学生のころからJAZZを志して、いろいろもがいていたわけだ。そして今ももがいている。

ずっと、「コードの呪縛から逃れたい」と思っていた。アドリブはコードに沿って行うので、コードを意識することなくアドリブすることはできないのだが、しかし、それはなにか違うのではないか、という気持ちが常にしていたのだった。

最近になって、やっと気がついた。アドリブはこーどに「合わせよう」としてはいけないのだ。いや、別にいけないことはないのだが、合わせようとしなくてもいいのだ、ということだ。コード進行に合わせようと汲々とするのじゃなくて、自分のフレーズを出していくことに専念する方がおもしろい。

例えばマイルスの曲でこんなコード進行のがある。

EbM7 F#m7/B7 Fm7 Bb7

この2小節目がくせ者で、ここはスケールが半音上がるのだが、アドリブとしてはだからと言ってべつに半音上のスケールをなぞることはないのだ。Ebのスケールでアドリブして、バックが勝手にテンションを入れていると思えばいいのだから。

まぁいつもいつも無視していると、それではアドリブがおもしろくなくなるとも思うので、たまには意識してもいいんじゃないかとも思う、無理して半音上のスケールやら、全音下のスケール(なぜ?)を使ったりもしてみる。まぁいろいろ試せておもしろいのだ。これこそアドリブの醍醐味ではないだろうか。

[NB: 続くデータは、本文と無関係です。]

==> config.mk <==
export PLATFORM = sky130hd
export DESIGN_NAME = indirect_csr_ctrl
export DESIGN_NICKNAME = d
export VERILOG_FILES = /design/src/rtl/indirect_csr_ctrl.sv
export SDC_FILE = /design/constraint.sdc
export NUM_CORES = 1
export LEC_CHECK = 0
export ABC_AREA = 1
export CORE_ASPECT_RATIO = 0.8
export CORE_MARGIN = 1
export CORE_UTILIZATION = 45
export DETAILED_ROUTE_END_ITERATION = 6
export HOLD_SLACK_MARGIN = 0.06
export PLACE_DENSITY = 0.71
export REMOVE_ABC_BUFFERS = 1
export SLEW_MARGIN = 0
export SYNTH_ARGS = -nofsm -noshare
export SYNTH_HDL_FRONTEND = slang
export SYNTH_SLANG_ARGS = --single-unit
export TNS_END_PERCENT = 50
==> constraint.sdc <==
create_clock -name clk -period 2.3 [get_ports clk]
set_clock_uncertainty 0.05 [all_clocks]
set_input_delay 0.46 -clock clk [delete_from_list [all_inputs] [get_ports clk]]
set_output_delay 0.46 -clock clk [all_outputs]
set_load 0.03 [all_outputs]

そんな風にしていろんな曲にチャレンジしているのだが、コードの束縛からはかなり自由になった代わりに、「自分のフレーズ」というものがどうも頼りなくなってきた。しょせん天才ではないので、フレーズにも限りがあって、自分でも聞き飽きたフレーズがいろいろ出てくる。やっぱりこういうことがあるから基礎練習は欠かせないのだなぁ。

コード進行のおもしろい曲というと、まずはBlue in Greenだろうか。これはコード進行に対して実に挑戦的なメロディが付けられている。いや、逆か? メロディに対して挑戦的なコードが付けられているのかもしれない。なにしろ、曲の最初のBbM7のコードで始まる最初の音がEだ。これはドミソの和音に対してソbを鳴らしているのに等しい。こんなことがあっていいのか? さらにはどう見てもE7のフレーズに付けられているコードがCだ。逆にAm的なフレーズにはE7が付けられている。この譜面を見ていると、コードに対する考えが変わろうというものだ。